**TASK BRIEF:** From the data below, give the number of lines holding the word "restoring", with nothing else added.

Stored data
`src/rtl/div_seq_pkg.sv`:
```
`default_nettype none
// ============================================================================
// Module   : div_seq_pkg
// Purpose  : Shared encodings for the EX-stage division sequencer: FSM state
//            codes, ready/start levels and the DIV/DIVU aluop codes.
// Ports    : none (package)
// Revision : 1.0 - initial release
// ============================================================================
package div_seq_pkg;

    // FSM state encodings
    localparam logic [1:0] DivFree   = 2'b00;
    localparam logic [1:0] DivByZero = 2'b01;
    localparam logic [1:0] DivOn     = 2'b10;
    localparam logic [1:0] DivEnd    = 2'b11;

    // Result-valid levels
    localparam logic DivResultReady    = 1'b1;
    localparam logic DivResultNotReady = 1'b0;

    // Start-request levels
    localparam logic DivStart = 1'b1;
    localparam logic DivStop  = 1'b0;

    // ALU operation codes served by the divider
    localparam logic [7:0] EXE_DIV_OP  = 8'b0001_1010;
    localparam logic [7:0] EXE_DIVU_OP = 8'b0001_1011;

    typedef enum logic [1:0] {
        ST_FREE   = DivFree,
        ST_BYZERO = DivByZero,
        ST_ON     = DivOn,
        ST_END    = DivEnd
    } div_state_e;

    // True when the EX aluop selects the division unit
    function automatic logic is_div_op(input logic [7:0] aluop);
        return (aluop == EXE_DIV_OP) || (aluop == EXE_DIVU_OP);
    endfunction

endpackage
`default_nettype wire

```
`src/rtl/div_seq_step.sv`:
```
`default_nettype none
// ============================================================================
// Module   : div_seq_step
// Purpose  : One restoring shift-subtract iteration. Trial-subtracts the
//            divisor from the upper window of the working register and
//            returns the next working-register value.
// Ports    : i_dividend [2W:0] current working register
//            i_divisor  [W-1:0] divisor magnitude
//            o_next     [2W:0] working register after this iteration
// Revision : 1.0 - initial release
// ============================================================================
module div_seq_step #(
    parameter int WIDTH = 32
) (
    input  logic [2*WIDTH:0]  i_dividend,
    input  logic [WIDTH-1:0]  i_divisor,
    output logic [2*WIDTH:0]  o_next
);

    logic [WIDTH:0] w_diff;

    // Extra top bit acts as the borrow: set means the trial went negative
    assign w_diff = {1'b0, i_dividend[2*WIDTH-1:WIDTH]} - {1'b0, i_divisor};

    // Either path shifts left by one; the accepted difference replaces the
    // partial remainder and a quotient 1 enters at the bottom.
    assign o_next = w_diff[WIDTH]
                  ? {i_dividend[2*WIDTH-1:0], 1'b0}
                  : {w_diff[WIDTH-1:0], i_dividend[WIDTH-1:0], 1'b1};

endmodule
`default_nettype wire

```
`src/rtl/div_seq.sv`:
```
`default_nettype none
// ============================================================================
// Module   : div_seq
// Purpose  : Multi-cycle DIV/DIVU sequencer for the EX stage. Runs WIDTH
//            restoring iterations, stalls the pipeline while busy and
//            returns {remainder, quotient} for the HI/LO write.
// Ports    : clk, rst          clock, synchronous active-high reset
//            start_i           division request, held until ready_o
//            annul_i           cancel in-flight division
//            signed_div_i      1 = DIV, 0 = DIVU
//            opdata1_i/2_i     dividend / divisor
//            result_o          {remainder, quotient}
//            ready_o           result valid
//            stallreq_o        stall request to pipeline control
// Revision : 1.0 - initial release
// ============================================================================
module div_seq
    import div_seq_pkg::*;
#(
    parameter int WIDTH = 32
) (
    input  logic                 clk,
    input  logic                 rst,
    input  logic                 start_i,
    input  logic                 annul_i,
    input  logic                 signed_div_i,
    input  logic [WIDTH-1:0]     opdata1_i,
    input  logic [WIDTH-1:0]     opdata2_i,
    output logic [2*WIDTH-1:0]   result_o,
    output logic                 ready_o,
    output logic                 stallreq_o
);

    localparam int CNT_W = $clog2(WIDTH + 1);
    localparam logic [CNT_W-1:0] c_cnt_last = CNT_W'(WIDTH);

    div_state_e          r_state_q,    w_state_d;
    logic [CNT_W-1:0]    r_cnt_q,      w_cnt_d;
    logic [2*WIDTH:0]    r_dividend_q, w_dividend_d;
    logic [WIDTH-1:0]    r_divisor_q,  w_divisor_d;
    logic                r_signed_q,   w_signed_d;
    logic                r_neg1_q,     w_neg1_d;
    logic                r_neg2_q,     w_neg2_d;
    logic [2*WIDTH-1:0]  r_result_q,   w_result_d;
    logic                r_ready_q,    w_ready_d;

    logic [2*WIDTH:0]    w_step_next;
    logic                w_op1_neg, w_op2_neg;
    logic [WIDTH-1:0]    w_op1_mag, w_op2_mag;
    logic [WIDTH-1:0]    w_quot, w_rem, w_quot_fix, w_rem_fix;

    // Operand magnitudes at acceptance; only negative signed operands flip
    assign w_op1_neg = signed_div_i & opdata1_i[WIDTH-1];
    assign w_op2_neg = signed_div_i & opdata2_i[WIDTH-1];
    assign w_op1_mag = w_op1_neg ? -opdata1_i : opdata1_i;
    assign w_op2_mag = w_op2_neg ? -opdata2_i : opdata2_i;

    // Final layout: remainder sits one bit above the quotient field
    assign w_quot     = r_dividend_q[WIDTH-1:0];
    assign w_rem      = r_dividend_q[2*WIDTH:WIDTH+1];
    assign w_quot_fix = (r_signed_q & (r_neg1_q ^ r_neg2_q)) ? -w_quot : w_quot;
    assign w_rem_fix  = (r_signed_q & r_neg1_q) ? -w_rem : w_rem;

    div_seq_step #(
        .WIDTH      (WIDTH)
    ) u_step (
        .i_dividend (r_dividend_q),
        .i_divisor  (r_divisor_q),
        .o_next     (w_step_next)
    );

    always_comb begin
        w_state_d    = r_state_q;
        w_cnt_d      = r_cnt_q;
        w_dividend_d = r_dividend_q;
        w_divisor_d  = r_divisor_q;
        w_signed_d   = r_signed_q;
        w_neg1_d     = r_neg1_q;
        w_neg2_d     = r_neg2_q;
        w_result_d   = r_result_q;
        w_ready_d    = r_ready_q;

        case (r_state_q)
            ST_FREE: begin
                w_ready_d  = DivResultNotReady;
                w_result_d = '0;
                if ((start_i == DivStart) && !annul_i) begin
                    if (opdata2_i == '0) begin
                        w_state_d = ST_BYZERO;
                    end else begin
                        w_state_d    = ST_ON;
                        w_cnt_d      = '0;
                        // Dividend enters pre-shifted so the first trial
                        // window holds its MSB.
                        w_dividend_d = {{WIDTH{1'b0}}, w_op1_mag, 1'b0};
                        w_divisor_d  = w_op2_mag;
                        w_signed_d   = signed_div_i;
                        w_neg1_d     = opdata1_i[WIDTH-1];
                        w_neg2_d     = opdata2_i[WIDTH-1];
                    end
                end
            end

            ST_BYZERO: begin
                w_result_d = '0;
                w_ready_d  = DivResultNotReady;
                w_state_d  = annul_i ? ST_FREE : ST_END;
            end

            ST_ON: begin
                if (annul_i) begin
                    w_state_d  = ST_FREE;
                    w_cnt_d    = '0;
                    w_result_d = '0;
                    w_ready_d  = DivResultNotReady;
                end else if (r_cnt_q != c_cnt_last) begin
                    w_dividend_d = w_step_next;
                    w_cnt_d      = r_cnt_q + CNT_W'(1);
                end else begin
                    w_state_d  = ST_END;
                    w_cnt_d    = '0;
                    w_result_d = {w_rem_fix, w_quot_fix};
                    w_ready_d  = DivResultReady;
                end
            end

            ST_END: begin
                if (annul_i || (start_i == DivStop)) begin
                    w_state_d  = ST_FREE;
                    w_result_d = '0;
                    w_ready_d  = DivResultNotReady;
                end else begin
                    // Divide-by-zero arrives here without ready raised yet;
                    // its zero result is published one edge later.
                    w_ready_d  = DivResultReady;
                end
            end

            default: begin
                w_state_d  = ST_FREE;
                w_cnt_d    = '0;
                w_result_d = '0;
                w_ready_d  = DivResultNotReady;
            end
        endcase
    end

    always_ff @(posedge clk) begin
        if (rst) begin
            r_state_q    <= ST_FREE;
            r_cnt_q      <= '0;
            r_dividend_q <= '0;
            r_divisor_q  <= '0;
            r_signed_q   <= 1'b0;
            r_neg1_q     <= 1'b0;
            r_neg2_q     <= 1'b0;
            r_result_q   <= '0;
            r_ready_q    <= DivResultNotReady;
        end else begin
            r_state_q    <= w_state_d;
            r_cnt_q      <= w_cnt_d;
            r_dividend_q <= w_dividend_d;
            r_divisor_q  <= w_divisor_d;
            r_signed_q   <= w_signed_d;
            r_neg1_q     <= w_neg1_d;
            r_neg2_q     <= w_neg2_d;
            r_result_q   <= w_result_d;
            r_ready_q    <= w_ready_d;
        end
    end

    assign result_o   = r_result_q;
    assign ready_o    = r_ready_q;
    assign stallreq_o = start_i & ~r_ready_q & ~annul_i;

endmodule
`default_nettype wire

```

--

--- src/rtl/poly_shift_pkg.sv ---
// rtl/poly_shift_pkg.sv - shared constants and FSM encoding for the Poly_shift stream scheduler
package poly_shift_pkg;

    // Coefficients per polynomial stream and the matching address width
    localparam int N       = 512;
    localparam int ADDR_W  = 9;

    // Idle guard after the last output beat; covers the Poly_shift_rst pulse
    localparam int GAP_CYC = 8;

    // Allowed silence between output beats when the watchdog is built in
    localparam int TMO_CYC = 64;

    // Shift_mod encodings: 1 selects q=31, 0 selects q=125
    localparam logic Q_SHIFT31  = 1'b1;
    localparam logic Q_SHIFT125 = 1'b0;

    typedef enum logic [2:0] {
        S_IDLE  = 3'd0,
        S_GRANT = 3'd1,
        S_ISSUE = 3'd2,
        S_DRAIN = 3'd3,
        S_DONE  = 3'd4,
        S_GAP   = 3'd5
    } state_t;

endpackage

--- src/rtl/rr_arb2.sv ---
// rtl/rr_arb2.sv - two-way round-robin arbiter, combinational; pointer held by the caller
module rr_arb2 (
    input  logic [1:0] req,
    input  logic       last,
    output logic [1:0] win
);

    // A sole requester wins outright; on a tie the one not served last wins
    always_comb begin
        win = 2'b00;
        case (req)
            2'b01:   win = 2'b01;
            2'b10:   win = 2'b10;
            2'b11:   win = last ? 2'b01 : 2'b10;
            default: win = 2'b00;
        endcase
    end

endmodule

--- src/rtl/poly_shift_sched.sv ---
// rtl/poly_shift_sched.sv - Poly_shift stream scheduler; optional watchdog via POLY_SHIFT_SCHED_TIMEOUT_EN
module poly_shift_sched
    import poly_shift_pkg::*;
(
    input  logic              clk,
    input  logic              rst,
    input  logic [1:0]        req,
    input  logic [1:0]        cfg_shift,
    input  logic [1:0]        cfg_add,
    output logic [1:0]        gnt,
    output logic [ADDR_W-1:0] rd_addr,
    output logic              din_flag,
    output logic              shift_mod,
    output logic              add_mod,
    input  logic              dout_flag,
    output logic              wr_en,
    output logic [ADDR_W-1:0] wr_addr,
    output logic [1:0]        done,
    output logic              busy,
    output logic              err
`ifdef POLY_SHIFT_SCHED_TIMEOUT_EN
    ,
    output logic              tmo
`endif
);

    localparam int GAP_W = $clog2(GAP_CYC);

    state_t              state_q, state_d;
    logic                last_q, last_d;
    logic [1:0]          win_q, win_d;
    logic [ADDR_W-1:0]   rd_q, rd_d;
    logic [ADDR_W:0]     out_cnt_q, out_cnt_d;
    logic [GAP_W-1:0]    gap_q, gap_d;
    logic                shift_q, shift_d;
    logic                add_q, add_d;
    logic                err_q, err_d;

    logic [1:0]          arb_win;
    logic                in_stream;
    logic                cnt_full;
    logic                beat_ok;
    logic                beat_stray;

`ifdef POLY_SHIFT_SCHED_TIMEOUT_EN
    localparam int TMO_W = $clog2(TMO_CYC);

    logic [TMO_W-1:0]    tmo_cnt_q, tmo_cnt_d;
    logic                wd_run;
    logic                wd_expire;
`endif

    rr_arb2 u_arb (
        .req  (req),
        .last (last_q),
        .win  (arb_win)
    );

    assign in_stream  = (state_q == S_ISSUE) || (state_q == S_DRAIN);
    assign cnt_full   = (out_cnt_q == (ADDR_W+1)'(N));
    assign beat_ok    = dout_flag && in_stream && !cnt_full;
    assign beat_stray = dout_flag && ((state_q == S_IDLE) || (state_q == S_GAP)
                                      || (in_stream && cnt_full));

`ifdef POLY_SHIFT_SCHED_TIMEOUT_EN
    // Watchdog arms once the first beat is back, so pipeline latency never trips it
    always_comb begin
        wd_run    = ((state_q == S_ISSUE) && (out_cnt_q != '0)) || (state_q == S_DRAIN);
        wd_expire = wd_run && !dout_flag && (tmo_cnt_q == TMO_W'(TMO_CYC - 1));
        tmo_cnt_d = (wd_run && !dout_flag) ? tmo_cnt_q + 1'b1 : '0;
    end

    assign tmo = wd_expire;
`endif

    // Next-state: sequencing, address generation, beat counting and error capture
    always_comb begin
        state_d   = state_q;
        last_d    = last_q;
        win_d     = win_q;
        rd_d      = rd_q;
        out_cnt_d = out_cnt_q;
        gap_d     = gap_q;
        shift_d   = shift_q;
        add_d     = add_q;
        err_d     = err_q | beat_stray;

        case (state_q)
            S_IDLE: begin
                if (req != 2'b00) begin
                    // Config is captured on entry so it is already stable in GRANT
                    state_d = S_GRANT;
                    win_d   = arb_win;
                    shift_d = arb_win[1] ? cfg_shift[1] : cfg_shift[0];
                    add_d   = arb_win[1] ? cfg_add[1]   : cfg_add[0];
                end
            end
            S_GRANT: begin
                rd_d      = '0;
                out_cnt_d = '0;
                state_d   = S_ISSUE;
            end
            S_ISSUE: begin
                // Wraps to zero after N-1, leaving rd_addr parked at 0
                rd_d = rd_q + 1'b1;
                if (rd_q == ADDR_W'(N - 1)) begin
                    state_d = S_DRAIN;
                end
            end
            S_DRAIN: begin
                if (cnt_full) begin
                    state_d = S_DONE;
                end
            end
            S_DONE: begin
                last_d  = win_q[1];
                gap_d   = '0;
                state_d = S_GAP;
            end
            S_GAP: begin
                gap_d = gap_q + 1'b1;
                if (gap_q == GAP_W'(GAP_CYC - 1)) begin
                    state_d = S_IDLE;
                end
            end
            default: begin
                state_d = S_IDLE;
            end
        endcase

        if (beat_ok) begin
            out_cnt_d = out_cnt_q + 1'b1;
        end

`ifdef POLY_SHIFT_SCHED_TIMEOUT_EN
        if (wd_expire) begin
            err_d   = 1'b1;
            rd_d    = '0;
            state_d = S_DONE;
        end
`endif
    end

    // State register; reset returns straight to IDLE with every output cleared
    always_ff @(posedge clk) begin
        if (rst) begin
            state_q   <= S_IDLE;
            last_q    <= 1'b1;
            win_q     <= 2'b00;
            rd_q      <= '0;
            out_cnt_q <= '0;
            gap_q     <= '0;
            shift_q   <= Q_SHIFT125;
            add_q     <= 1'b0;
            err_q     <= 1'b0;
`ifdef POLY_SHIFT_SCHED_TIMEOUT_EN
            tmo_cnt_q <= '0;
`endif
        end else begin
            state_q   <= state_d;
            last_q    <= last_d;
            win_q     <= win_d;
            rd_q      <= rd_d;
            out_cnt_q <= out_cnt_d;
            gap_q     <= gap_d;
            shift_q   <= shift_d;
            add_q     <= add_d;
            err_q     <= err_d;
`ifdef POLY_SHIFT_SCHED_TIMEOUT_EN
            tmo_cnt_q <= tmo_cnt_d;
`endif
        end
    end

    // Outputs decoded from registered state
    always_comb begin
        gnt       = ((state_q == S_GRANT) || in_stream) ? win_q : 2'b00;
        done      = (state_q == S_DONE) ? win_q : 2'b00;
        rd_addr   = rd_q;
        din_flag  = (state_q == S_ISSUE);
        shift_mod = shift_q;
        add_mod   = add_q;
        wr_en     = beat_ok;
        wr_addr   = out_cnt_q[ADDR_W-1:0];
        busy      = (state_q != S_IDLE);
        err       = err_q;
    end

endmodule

**EXPECTED ANSWER:** 2